§ **Problem**
From the records below, print exactly the lines starting at the one containing "Buffers at 108" and ending at the one containing "master / count", ends included, and nothing else.

=== Extracted entries ===

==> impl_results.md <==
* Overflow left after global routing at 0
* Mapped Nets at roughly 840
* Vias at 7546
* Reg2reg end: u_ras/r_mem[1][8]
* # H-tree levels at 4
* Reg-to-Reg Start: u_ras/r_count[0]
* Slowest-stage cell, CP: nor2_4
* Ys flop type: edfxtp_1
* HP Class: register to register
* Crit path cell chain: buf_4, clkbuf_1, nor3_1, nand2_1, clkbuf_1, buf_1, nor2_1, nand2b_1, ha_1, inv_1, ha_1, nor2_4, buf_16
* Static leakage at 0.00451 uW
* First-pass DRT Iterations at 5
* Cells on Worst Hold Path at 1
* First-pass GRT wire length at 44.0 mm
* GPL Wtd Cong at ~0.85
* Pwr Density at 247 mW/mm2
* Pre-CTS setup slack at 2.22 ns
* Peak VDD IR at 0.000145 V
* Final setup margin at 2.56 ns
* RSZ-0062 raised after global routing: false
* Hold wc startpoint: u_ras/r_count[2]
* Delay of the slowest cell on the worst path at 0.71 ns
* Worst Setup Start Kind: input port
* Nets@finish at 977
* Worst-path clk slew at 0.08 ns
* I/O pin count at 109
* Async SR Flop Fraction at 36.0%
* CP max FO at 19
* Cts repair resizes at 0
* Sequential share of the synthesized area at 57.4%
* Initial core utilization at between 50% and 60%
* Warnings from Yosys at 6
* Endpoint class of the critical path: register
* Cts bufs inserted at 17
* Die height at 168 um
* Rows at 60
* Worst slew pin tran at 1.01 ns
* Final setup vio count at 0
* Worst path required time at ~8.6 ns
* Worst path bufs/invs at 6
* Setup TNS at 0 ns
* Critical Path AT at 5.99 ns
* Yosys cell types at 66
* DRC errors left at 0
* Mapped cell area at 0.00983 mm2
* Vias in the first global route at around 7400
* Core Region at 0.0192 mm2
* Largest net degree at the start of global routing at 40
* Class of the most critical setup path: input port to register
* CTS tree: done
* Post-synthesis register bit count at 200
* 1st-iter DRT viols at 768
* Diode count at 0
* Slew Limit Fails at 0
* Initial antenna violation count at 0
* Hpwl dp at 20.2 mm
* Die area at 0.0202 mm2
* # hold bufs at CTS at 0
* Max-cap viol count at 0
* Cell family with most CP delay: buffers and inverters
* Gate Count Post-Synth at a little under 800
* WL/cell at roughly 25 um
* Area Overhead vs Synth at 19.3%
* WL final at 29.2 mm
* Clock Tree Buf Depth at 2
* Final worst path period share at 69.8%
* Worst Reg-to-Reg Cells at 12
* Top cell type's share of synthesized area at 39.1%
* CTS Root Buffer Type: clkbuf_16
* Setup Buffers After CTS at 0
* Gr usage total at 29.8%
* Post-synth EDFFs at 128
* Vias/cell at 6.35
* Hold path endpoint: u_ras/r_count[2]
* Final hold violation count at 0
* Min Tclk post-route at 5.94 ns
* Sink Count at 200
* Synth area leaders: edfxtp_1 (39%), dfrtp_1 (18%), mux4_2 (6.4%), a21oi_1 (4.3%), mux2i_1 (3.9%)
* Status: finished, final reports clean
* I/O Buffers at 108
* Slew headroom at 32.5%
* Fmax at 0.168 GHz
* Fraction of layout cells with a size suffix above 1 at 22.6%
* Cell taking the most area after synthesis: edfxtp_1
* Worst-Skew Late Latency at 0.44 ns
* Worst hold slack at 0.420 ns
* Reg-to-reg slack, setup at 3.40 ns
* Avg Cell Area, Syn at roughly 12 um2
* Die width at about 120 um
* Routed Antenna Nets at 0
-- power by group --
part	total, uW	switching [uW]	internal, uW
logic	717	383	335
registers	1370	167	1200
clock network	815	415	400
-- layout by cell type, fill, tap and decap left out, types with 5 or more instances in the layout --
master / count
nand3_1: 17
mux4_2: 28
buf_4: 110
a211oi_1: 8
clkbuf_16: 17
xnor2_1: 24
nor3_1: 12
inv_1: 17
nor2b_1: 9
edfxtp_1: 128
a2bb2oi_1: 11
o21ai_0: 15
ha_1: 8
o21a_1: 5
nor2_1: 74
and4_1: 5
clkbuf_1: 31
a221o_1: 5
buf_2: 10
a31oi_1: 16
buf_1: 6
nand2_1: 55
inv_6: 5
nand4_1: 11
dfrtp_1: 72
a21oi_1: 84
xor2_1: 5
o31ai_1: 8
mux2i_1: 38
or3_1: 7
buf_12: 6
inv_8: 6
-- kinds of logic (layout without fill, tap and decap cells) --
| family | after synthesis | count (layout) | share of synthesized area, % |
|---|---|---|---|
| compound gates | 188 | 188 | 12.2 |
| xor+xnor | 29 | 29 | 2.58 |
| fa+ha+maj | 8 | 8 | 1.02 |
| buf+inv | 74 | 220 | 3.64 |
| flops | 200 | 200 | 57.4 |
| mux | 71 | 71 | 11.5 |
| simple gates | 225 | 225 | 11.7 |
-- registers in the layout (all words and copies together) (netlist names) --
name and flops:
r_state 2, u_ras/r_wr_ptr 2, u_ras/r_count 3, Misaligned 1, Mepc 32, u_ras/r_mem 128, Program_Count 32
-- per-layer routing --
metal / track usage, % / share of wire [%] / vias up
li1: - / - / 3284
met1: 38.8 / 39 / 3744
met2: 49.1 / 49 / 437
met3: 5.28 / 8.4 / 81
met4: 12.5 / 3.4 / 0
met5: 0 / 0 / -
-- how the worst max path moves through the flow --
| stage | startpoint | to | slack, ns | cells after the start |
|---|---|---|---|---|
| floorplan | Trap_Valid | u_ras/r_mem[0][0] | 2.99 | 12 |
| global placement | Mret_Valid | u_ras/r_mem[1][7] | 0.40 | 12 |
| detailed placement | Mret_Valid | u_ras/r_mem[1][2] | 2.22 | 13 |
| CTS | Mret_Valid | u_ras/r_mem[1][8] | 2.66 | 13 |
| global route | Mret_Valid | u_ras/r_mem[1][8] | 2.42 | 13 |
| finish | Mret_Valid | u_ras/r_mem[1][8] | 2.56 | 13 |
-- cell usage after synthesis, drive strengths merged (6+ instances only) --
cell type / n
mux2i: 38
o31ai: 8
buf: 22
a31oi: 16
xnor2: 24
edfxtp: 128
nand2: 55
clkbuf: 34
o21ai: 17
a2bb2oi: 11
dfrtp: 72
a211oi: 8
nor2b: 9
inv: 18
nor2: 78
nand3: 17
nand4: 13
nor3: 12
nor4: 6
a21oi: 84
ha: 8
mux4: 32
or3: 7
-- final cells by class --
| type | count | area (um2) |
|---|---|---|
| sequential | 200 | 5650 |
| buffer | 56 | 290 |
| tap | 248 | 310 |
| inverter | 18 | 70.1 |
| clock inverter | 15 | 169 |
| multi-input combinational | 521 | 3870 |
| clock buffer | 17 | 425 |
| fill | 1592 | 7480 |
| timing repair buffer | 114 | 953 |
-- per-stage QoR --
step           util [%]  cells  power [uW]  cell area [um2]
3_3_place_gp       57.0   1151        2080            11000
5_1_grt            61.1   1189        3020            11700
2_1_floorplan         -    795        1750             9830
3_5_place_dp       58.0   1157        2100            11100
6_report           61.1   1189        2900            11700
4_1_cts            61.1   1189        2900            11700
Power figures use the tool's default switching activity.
[src/rtl/frame_timeout_cnt.sv]
// Inter-byte idle counter: flags the cycle in which a stalled frame has used up its
// allowance of TIMEOUT_CYC idle cycles.
module frame_timeout_cnt #(
    parameter int TIMEOUT_CYC = 1024
) (
    input  logic clk,
    input  logic rst,
    input  logic clear,
    input  logic en,
    output logic expired
);

    localparam int               CNT_W = (TIMEOUT_CYC > 2) ? $clog2(TIMEOUT_CYC) : 1;
    localparam logic [CNT_W-1:0] LAST  = CNT_W'(TIMEOUT_CYC - 1);

    logic [CNT_W-1:0] cnt;

    // A clear in the same cycle suppresses expiry, so an arriving byte always wins.
    assign expired = en && !clear && (cnt == LAST);

    always_ff @(posedge clk or negedge rst) begin
        if (!rst) begin
            cnt <= '0;
        end else if (clear || expired) begin
            cnt <= '0;
        end else if (en) begin
            cnt <= cnt + 1'b1;
        end
    end

endmodule

[src/rtl/cmd_frame_decoder.sv]
// Assembles synchronized bytes into register/ALU command frames and issues
// one-cycle requests; aborts frames that stall longer than TIMEOUT_CYC cycles.
module cmd_frame_decoder
    import cmd_pkg::*;
#(
    parameter int DATA_WIDTH  = 8,
    parameter int ADDR_WIDTH  = 4,
    parameter int FUN_WIDTH   = 4,
    parameter int TIMEOUT_CYC = 1024
) (
    input  logic                  clk,
    input  logic                  rst,
    input  logic [DATA_WIDTH-1:0] rx_data,
    input  logic                  rx_valid,
    output logic                  reg_wr_en,
    output logic                  reg_rd_en,
    output logic [ADDR_WIDTH-1:0] reg_addr,
    output logic [DATA_WIDTH-1:0] reg_wr_data,
    output logic                  alu_en,
    output logic [DATA_WIDTH-1:0] alu_a,
    output logic [DATA_WIDTH-1:0] alu_b,
    output logic [FUN_WIDTH-1:0]  alu_fun,
    output logic                  busy,
    output logic                  frame_err
);

    cmd_state_e state;
    logic       tmo_expired;
    logic       in_idle;

    assign in_idle = (state == ST_IDLE);
    assign busy    = !in_idle;

    frame_timeout_cnt #(
        .TIMEOUT_CYC (TIMEOUT_CYC)
    ) u_timeout (
        .clk     (clk),
        .rst     (rst),
        .clear   (rx_valid || in_idle),
        .en      (!in_idle),
        .expired (tmo_expired)
    );

    always_ff @(posedge clk or negedge rst) begin
        if (!rst) begin
            state       <= ST_IDLE;
            reg_wr_en   <= 1'b0;
            reg_rd_en   <= 1'b0;
            reg_addr    <= '0;
            reg_wr_data <= '0;
            alu_en      <= 1'b0;
            alu_a       <= '0;
            alu_b       <= '0;
            alu_fun     <= '0;
            frame_err   <= 1'b0;
        end else begin
            reg_wr_en <= 1'b0;
            reg_rd_en <= 1'b0;
            alu_en    <= 1'b0;
            frame_err <= 1'b0;
            if (rx_valid) begin
                case (state)
                    ST_IDLE: begin
                        // Opcodes are only recognised here; mid-frame bytes are plain data.
                        case (rx_data)
                            DATA_WIDTH'(CMD_REG_WR):  state <= ST_WR_ADDR;
                            DATA_WIDTH'(CMD_REG_RD):  state <= ST_RD_ADDR;
                            DATA_WIDTH'(CMD_ALU_OP):  state <= ST_ALU_A;
                            DATA_WIDTH'(CMD_ALU_NOP): state <= ST_ALU_FUN;
                            default:                  frame_err <= 1'b1;
                        endcase
                    end
                    ST_WR_ADDR: begin
                        reg_addr <= rx_data[ADDR_WIDTH-1:0];
                        state    <= ST_WR_DATA;
                    end
                    ST_WR_DATA: begin
                        reg_wr_data <= rx_data;
                        reg_wr_en   <= 1'b1;
                        state       <= ST_IDLE;
                    end
                    ST_RD_ADDR: begin
                        reg_addr  <= rx_data[ADDR_WIDTH-1:0];
                        reg_rd_en <= 1'b1;
                        state     <= ST_IDLE;
                    end
                    ST_ALU_A: begin
                        alu_a <= rx_data;
                        state <= ST_ALU_B;
                    end
                    ST_ALU_B: begin
                        alu_b <= rx_data;
                        state <= ST_ALU_FUN;
                    end
                    ST_ALU_FUN: begin
                        alu_fun <= rx_data[FUN_WIDTH-1:0];
                        alu_en  <= 1'b1;
                        state   <= ST_IDLE;
                    end
                    default: state <= ST_IDLE;
                endcase
            end else if (tmo_expired) begin
                state     <= ST_IDLE;
                frame_err <= 1'b1;
            end
        end
    end

endmodule

[config.mk]
export PLATFORM = sky130hd
export DESIGN_NAME = cmd_frame_decoder
export DESIGN_NICKNAME = d
export VERILOG_FILES = /design/src/rtl/cmd_pkg.sv /design/src/rtl/frame_timeout_cnt.sv /design/src/rtl/cmd_frame_decoder.sv
export SDC_FILE = /design/constraint.sdc
export NUM_CORES = 1
export LEC_CHECK = 0
export ABC_AREA = 1
export ABC_CLOCK_PERIOD_IN_PS = 3050
export BUFFER_PORTS_ARGS = -buffer_cell sky130_fd_sc_hd__buf_4
export CAP_MARGIN = 10
export CORE_ASPECT_RATIO = 0.75
export CORE_MARGIN = 5
export CORE_UTILIZATION = 46
export DETAILED_ROUTE_END_ITERATION = 7
export GPL_TIMING_DRIVEN = 0
export PLACE_DENSITY = 0.69
export SLEW_MARGIN = 5
export SYNTH_ARGS = -nofsm -noshare
export SYNTH_HDL_FRONTEND = slang
export SYNTH_SLANG_ARGS = --single-unit
[constraint.sdc]
create_clock -name clk -period 3.05 [get_ports clk]
set_clock_uncertainty 0.1 [all_clocks]
set_input_delay 0.305 -clock clk [delete_from_list [all_inputs] [get_ports clk]]
set_output_delay 0.305 -clock clk [all_outputs]
set_load 0.02 [all_outputs]
`config.mk`:
```
export PLATFORM = sky130hd
export DESIGN_NAME = spi_xfer_ctrl
export DESIGN_NICKNAME = d
export VERILOG_FILES = /design/src/rtl/spi_xfer_ctrl.sv
export SDC_FILE = /design/constraint.sdc
export NUM_CORES = 1
export LEC_CHECK = 0
export BUFFER_PORTS_ARGS = -buffer_cell sky130_fd_sc_hd__buf_2
export CORE_ASPECT_RATIO = 0.7
export CORE_MARGIN = 10
export CORE_UTILIZATION = 50
export DETAILED_ROUTE_END_ITERATION = 10
export MAX_ROUTING_LAYER = met4
export PLACE_DENSITY = 0.74
export SKIP_LAST_GASP = 1
export SLEW_MARGIN = 40
export SYNTH_ARGS = -nofsm -noshare
export SYNTH_HDL_FRONTEND = slang
export SYNTH_SLANG_ARGS = --single-unit
```
`constraint.sdc`:
```
create_clock -name clk_i -period 2.3 [get_ports clk_i]
set_clock_uncertainty 0.2 [all_clocks]
set_input_delay 0.115 -clock clk_i [delete_from_list [all_inputs] [get_ports clk_i]]
set_output_delay 0.115 -clock clk_i [all_outputs]
set_load 0.05 [all_outputs]
```
<file path="src/rtl/lcd_fb_plotter.sv">
// Pixel/fill command engine for the ST7920 12864 frame buffer.
// Does read-modify-write of single pixels or a full-buffer fill through the RAM write port.
module lcd_fb_plotter #(
    parameter int RD_LAT   = 1,
    parameter bit MSB_LEFT = 1
) (
    input  logic       clk,
    input  logic       rst_n,
    input  logic       cmd_valid,
    output logic       cmd_ready,
    input  logic [1:0] cmd_op,
    input  logic [6:0] cmd_x,
    input  logic [5:0] cmd_y,
    input  logic [7:0] cmd_fill,
    output logic [9:0] fb_addr,
    input  logic [7:0] fb_rd_data,
    output logic       fb_wr_en,
    output logic [7:0] fb_wr_data,
    output logic       busy,
    output logic       done
);
    typedef enum logic [2:0] {S_IDLE, S_RD, S_WAIT, S_MOD, S_WR, S_FILL} state_t;

    localparam logic [1:0] OP_SET = 2'b00, OP_CLR = 2'b01, OP_TGL = 2'b10, OP_FILL = 2'b11;

    state_t     state, state_n;
    logic [1:0] op_q, op_n;
    logic [7:0] mask_q, mask_n;
    logic [1:0] cnt_q, cnt_n;
    logic [9:0] addr_n;
    logic [7:0] wdata_n;
    logic       wr_n, done_n, ready_n;
    logic [2:0] bit_idx;
    logic [7:0] new_byte;

    assign bit_idx = MSB_LEFT ? (3'd7 - cmd_x[2:0]) : cmd_x[2:0];

    always_comb begin
        case (op_q)
            OP_SET:  new_byte = fb_rd_data | mask_q;
            OP_CLR:  new_byte = fb_rd_data & ~mask_q;
            OP_TGL:  new_byte = fb_rd_data ^ mask_q;
            default: new_byte = fb_rd_data;
        endcase
    end

    always_comb begin
        state_n = state;
        op_n    = op_q;
        mask_n  = mask_q;
        cnt_n   = cnt_q;
        addr_n  = fb_addr;
        wdata_n = fb_wr_data;
        wr_n    = fb_wr_en;
        ready_n = cmd_ready;
        done_n  = 1'b0;
        case (state)
            S_IDLE: begin
                if (cmd_valid && cmd_ready) begin
                    ready_n = 1'b0;
                    if (cmd_op == OP_FILL) begin
                        state_n = S_FILL;
                        addr_n  = 10'd0;
                        wdata_n = cmd_fill;
                        wr_n    = 1'b1;
                    end else begin
                        state_n = S_RD;
                        op_n    = cmd_op;
                        mask_n  = 8'b1 << bit_idx;
                        // rows 32..63 live in the right half (words 8..15) of rows 0..31
                        addr_n  = {cmd_y[4:0], cmd_y[5], cmd_x[6:3]};
                    end
                end
            end
            S_RD: begin
                if (RD_LAT > 1) begin
                    state_n = S_WAIT;
                    cnt_n   = 2'(RD_LAT - 2);
                end else begin
                    state_n = S_MOD;
                end
            end
            S_WAIT: begin
                if (cnt_q == 2'd0) state_n = S_MOD;
                else               cnt_n   = cnt_q - 2'd1;
            end
            S_MOD: begin
                wdata_n = new_byte;
                wr_n    = 1'b1;
                state_n = S_WR;
            end
            S_WR: begin
                wr_n    = 1'b0;
                done_n  = 1'b1;
                ready_n = 1'b1;
                state_n = S_IDLE;
            end
            S_FILL: begin
                addr_n = fb_addr + 10'd1;
                if (fb_addr == 10'd1023) begin
                    wr_n    = 1'b0;
                    done_n  = 1'b1;
                    ready_n = 1'b1;
                    state_n = S_IDLE;
                end
            end
            default: state_n = S_IDLE;
        endcase
    end

    always_ff @(posedge clk) begin
        if (!rst_n) begin
            state      <= S_IDLE;
            op_q       <= 2'b00;
            mask_q     <= 8'h00;
            cnt_q      <= 2'd0;
            fb_addr    <= 10'd0;
            fb_wr_data <= 8'h00;
            fb_wr_en   <= 1'b0;
            cmd_ready  <= 1'b1;
            busy       <= 1'b0;
            done       <= 1'b0;
        end else begin
            state      <= state_n;
            op_q       <= op_n;
            mask_q     <= mask_n;
            cnt_q      <= cnt_n;
            fb_addr    <= addr_n;
            fb_wr_data <= wdata_n;
            fb_wr_en   <= wr_n;
            cmd_ready  <= ready_n;
            busy       <= ~ready_n;
            done       <= done_n;
        end
    end
endmodule

</file>
<file path="config.mk">
export PLATFORM = sky130hd
export DESIGN_NAME = lcd_fb_plotter
export DESIGN_NICKNAME = d
export VERILOG_FILES = /design/src/rtl/lcd_fb_plotter.sv
export SDC_FILE = /design/constraint.sdc
export NUM_CORES = 1
export LEC_CHECK = 0
export CORE_UTILIZATION = 49
export DETAILED_ROUTE_END_ITERATION = 16
export PLACE_DENSITY = 0.8
export SYNTH_ARGS = -nofsm -noshare
export SYNTH_HDL_FRONTEND = slang
export SYNTH_SLANG_ARGS = --single-unit
export TNS_END_PERCENT = 30
</file>
<file path="constraint.sdc">
create_clock -name clk -period 2.4 [get_ports clk]
set_clock_uncertainty 0.05 [all_clocks]
set_input_delay 0.6 -clock clk [delete_from_list [all_inputs] [get_ports clk]]
set_output_delay 0.6 -clock clk [all_outputs]
set_load 0.1 [all_outputs]
</file>
==> summary.md <==
| Metric | Value |
|---|---|
| Post-layout minimum cycle time | ~2.2 ns |
| Crit path launch type | input pin |
| Ports placed on the boundary | 56 |
| Final wirelength | 5520 um |
| Number of global-route vias before repair | 2,122 |
| Pin count of the biggest net entering global routing | 19 |
| Number of antenna-violating nets in the routed design | 0 |
| Hold path start | mask_q[1] |
| Biggest area consumer among synthesized cells | sky130_fd_sc_hd__dfxtp_1 |
| Commonest non-fill, non-tap cell in the layout | sky130_fd_sc_hd__buf_4 |
| Die width | 69.7 um |
| Quantity of gates resized following cts | 0 |
| Worst-path clk slew | 0.07 ns |
| Initial cell density of the core | 0.513 |
| Core footprint | 0.00438 sq mm |
| Total count of max-transition violations in the final report | 0 |
| Via density | 5.69 |
| Beginning of the critical path | cmd_op[0] |
| Library cells used by synthesis | 44 |
| IO buf count | 55 |
| Nets | 377 |
| Net count after synthesis | 312 |
| Cell area after synthesis | roughly 0.0022 sq mm |
| Max-cap violations | 0 |
| Placer congestion estimate | 0.833 |
| Number of placed instances, taps included | 370 |
| Number of flops mapped to enable cells by yosys | 0 |
| Number of optimization iterations in the first detailed-route pass | 4 |
| Clock tree buffer depth | 2 |
| Maximum fanout count along the critical path | 4 |
| Max IR drop VDD | 0.538 mV |
| Capturing element type of the critical path | flip-flop |
| Asr flop ratio synth | 0 |
| Worst slack after detailed placement | -0.0873 ns |
| Part of the Yosys area used for sequential elements | 0.330 |
| Tightest Pin Transition | between 0.5 and 0.6 ns |
| Synthesized flop and latch total | 37 |
| Data arrival time of the critical path | between 2 and 2.5 ns |
| Clock latency of the later-clocked register in the worst-skew pair | 0.29 ns |
| Number of vias after detailed routing | approximately 2,200 |
| Overall die height | roughly 70 um |
| Share of the synthesized area in the top cell type | 0.330 |
| Required time of the critical path | 2.58 ns |
| DRC viols | 0 |
| Dominant register cell in the synthesized netlist | sky130_fd_sc_hd__dfxtp_1 |
| Top area cells in the synthesized netlist | sky130_fd_sc_hd__dfxtp_1 33%, sky130_fd_sc_hd__ha_1 10%, sky130_fd_sc_hd__mux4_2 8.0% |
| Worst setup margin | 0.206 ns |
| Number of warnings reported in the yosys synthesis log | 0 |
| Hold depth | 2 |
| Synthesis-to-finish area growth | 33.2% |
| Full die area | 0.00486 sq mm |
| Share of post-route cells with drive strength above 1 | 0.184 |
| WS Path Type | input pin to flip-flop |
| Total of endpoints with negative setup slack in the final report | 0 |
| Power density of the placed cells | just over 1000 mW/mm^2 |
| Setup repair after global routing missed its margin | no |
| Leakage component of the power | ~1.2 nW |
| Dpl hpwl | 4060 um |
| Final worst path period share | 0.914 |
| Leading cell types in the layout, fill and taps excluded | 37 x sky130_fd_sc_hd__buf_4, 36 x sky130_fd_sc_hd__dfxtp_1, 33 x sky130_fd_sc_hd__clkdlybuf4s50_1 |
| ANT cells | 0 |
| Type of the most critical hold path | flip-flop to flip-flop |
| Total routing usage reported by global routing | 0.243 |
| H-Tree Level Count | 2 |
| Final Hold Fails | 0 |
| Synth Area per Inst | 8.64 sq um |
| Std-Cell Rows | 24 |
| Highest clock frequency the design can meet | between 400 and 500 MHz |
| Remaining global-route overflow | 0 |
| Logic depth of the worst register-to-register path | 4 |
| Count of placed standard cells in the final layout, fillers left out | about 380 |
| # hold bufs at CTS | 0 |
| Slew Limit Headroom | 0.602 |
| Initial antenna violation count | 0 |
| Total CTS buffers | 5 |
| Critical register-to-register path startpoint | state[1] |
| Total Neg Setup Slack | 0 ns |
| Clock tree from TritonCTS | built |
| CTS Root Buffer Type | sky130_fd_sc_hd__clkbuf_8 |
| First-pass GRT wire length | 9450 um |
| Clock tree sinks | 37 |
| Post-CTS Setup Repair Bufs | 0 |
| Outcome | complete, no violations |
| DR WL/cell | 14.6 um |
| Violation count after the first detailed-route iteration | 96 |
| Worst hold slack | 0.406 ns |
| Mapped Cells | 260 |
[stage by stage]
| step | instance area [sq um] | power (mW) | util |
|---|---|---|---|
| global placement | 2880 | 2.45 | 0.656 |
| finish | 2990 | 3.04 | 0.683 |
| CTS | 2990 | 3.05 | 0.683 |
| detailed placement | 2880 | 2.49 | 0.656 |
| floorplan | 2250 | 2.10 | - |
| global route | 2990 | 3.18 | 0.683 |
[registers in the layout (all words and copies together), names as in the netlist, named ones only]
register,count
fb_addr,10
fb_wr_data,8
mask_q,8
state,3
cnt_q,2
op_q,2
busy,1
done,1
fb_wr_en,1
[cell type report]
type | count | area [sq um]
fill | 378 | 1390
multi-input combinational | 178 | 1320
timing repair buffer | 71 | 628
tap | 52 | 65.1
inverter | 32 | 120
clock inverter | 1 | 30.0
clock buffer | 7 | 86.3
sequential | 37 | 742
[cell usage after synthesis (4+ instances only)]
library cell / n
sky130_fd_sc_hd__dfxtp_1: 37
sky130_fd_sc_hd__inv_1: 31
sky130_fd_sc_hd__nand2_1: 30
sky130_fd_sc_hd__ha_1: 18
sky130_fd_sc_hd__o21ai_0: 16
sky130_fd_sc_hd__a21oi_1: 15
sky130_fd_sc_hd__clkbuf_1: 10
sky130_fd_sc_hd__nand3_1: 9
sky130_fd_sc_hd__nor2_1: 9
sky130_fd_sc_hd__mux4_2: 8
sky130_fd_sc_hd__nor3_1: 8
sky130_fd_sc_hd__mux2i_1: 7
sky130_fd_sc_hd__o22ai_1: 7
sky130_fd_sc_hd__a311oi_1: 4
[cell families after synthesis]
| logic type | synth area share |
|---|---|
| xor+xnor | 0.0117 |
| compound gates | 0.185 |
| simple gates | 0.180 |
| mux | 0.111 |
| fa+ha+maj | 0.100 |
| flops | 0.330 |
| buf+inv | 0.0818 |
[final timing paths]
kind | to | slack [ns]
setup / recovery | mask_q[5] | 0.21
hold / removal | mask_q[1] | 0.41
setup reg to reg | mask_q[5] | 0.47
hold reg to reg | mask_q[1] | 0.41
[worst max-delay path: stages]
cell	delay [ns]
sky130_fd_sc_hd__clkdlybuf4s50_1	0.42
sky130_fd_sc_hd__and2_1	0.20
sky130_fd_sc_hd__or4_4	0.51
sky130_fd_sc_hd__or4b_1	0.49
sky130_fd_sc_hd__a21oi_1	0.15
[routing by layer]
layer / up-vias / GRT usage / share of wire
li1: 1068 / - / -
met1: 1018 / 0.303 / 0.46
met2: 55 / 0.413 / 0.48
met3: 11 / 0.0494 / 0.045
met4: 0 / 0.0911 / 0.019
met5: - / 0 / 0
[report_power, final]
part | switching [mW] | internal [mW] | total (mW)
Combinational | 1.04 | 0.505 | 1.55
Clock | 0.228 | 0.339 | 0.567
Sequential | 0.179 | 0.743 | 0.922
Power figures use the tool's default switching activity.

===

§ **Response box**
* I/O Buffers at 108
* Slew headroom at 32.5%
* Fmax at 0.168 GHz
* Fraction of layout cells with a size suffix above 1 at 22.6%
* Cell taking the most area after synthesis: edfxtp_1
* Worst-Skew Late Latency at 0.44 ns
* Worst hold slack at 0.420 ns
* Reg-to-reg slack, setup at 3.40 ns
* Avg Cell Area, Syn at roughly 12 um2
* Die width at about 120 um
* Routed Antenna Nets at 0
-- power by group --
part	total, uW	switching [uW]	internal, uW
logic	717	383	335
registers	1370	167	1200
clock network	815	415	400
-- layout by cell type, fill, tap and decap left out, types with 5 or more instances in the layout --
master / count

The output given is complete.